## Available records
◇ ◇ ◇ ◇ ◇ ◇ ◇
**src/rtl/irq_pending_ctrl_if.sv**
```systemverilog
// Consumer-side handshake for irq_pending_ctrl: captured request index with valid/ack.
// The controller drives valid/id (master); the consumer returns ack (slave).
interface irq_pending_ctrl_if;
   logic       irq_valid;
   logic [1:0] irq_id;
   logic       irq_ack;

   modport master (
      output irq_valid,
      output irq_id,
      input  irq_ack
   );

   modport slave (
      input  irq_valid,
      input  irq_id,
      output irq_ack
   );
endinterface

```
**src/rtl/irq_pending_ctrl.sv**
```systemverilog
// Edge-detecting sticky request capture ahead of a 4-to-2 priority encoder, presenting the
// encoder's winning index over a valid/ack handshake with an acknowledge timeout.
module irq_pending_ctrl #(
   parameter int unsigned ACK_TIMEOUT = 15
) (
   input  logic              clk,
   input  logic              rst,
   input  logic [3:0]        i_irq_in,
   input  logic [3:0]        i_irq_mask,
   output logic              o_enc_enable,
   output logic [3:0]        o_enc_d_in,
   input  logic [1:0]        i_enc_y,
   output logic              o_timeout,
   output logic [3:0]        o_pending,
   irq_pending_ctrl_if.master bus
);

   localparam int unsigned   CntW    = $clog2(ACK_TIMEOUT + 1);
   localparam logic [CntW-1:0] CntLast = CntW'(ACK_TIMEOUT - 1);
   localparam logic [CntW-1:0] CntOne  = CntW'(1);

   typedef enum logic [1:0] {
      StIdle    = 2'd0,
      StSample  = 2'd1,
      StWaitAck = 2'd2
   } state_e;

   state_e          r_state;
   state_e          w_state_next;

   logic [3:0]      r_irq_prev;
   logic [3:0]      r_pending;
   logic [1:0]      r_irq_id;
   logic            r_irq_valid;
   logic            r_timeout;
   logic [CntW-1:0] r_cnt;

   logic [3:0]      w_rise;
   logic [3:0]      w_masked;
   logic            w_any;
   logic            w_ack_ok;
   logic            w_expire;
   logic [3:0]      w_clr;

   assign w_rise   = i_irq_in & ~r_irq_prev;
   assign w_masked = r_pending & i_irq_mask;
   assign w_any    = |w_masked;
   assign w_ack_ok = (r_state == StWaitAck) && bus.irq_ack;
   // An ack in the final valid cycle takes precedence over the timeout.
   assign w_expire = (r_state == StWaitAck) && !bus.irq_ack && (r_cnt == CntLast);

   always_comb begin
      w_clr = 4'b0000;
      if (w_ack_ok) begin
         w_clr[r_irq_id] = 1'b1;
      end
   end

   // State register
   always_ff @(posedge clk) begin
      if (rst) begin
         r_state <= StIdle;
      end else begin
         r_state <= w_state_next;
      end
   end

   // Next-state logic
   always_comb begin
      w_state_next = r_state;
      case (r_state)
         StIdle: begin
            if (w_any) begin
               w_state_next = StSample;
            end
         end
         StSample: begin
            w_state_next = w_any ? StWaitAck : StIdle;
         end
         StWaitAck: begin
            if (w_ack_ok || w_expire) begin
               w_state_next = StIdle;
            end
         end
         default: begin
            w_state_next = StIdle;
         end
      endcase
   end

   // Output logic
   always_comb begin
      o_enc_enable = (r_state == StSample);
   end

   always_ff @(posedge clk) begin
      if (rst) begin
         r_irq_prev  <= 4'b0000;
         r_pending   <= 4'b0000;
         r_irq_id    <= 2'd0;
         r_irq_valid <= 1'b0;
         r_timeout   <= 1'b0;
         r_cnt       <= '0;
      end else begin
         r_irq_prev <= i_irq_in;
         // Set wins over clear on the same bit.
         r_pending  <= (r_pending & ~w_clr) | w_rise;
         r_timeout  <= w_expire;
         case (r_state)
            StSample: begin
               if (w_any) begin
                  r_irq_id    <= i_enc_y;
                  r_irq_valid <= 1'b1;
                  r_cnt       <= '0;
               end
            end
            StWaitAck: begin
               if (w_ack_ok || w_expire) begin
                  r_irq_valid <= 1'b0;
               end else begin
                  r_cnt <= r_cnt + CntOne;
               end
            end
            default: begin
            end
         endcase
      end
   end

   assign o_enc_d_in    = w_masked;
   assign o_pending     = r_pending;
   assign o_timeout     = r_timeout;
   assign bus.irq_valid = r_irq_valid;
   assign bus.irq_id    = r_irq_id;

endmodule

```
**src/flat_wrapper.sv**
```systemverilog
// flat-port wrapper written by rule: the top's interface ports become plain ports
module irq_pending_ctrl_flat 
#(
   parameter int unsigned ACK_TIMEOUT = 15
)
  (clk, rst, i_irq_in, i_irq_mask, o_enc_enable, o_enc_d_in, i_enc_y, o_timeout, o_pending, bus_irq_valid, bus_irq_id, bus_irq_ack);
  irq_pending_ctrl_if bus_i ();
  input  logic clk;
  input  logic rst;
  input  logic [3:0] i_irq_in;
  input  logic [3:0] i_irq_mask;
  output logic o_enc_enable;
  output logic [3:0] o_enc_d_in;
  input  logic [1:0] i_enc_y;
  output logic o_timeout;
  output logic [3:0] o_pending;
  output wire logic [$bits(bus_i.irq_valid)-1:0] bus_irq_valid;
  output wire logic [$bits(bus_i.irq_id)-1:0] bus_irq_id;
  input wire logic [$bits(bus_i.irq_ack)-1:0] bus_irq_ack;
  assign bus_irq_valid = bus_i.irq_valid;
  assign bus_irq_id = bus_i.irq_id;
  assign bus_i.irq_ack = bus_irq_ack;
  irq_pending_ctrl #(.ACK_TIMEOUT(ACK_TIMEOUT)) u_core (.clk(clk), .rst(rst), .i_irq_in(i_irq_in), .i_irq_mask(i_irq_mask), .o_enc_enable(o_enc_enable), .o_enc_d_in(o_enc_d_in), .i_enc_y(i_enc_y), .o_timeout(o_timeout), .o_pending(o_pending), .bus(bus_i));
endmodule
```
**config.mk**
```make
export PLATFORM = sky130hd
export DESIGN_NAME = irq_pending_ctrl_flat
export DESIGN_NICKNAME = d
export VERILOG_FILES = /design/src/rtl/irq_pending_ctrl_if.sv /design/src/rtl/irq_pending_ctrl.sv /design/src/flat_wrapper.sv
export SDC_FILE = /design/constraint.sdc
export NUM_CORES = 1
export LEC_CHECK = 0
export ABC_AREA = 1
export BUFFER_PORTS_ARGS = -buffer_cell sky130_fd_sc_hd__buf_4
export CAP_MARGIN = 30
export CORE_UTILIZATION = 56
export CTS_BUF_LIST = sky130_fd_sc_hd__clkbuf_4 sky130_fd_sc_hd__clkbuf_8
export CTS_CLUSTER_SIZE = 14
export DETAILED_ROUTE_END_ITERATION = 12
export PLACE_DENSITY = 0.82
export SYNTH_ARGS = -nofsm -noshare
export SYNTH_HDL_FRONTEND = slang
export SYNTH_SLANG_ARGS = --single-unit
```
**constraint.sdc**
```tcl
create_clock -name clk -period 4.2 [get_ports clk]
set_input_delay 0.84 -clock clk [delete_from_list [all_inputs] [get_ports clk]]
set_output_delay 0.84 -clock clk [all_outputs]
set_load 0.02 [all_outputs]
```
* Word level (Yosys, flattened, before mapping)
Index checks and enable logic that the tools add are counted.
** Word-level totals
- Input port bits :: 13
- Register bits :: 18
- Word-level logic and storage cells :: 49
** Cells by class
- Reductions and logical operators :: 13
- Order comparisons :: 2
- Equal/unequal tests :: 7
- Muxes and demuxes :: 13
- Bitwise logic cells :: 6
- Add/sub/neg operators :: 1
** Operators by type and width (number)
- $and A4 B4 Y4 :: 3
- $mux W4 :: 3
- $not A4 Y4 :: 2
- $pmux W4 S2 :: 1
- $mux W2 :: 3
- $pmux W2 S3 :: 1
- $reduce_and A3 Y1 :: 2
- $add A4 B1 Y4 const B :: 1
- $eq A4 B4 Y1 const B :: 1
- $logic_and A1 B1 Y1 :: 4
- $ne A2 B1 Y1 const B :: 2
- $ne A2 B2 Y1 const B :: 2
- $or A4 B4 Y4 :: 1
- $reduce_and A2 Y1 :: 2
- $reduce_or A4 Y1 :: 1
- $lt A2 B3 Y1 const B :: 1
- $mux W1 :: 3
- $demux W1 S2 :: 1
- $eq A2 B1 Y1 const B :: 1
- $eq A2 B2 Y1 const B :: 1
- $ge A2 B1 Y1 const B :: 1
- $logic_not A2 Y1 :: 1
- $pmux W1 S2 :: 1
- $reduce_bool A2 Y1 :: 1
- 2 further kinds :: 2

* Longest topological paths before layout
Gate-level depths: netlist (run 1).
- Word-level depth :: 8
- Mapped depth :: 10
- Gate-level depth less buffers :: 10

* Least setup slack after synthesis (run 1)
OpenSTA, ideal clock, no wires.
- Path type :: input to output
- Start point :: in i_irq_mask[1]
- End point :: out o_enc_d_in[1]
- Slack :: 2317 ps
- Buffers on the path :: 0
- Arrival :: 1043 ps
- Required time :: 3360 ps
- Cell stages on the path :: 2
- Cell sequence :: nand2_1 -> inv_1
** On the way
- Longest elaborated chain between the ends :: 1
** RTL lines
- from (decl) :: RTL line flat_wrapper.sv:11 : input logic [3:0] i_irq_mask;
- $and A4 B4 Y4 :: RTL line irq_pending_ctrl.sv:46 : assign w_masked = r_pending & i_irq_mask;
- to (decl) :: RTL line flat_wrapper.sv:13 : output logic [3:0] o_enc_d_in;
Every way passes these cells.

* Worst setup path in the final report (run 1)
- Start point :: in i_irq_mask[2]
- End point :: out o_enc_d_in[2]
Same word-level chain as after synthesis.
◇ ◇ ◇ ◇ ◇ ◇ ◇
## Your objective
Copy each line containing the word "StWaitAck" from the data.

## Response to this task
      StWaitAck = 2'd2
   assign w_ack_ok = (r_state == StWaitAck) && bus.irq_ack;
   assign w_expire = (r_state == StWaitAck) && !bus.irq_ack && (r_cnt == CntLast);
            w_state_next = w_any ? StWaitAck : StIdle;
         StWaitAck: begin
            StWaitAck: begin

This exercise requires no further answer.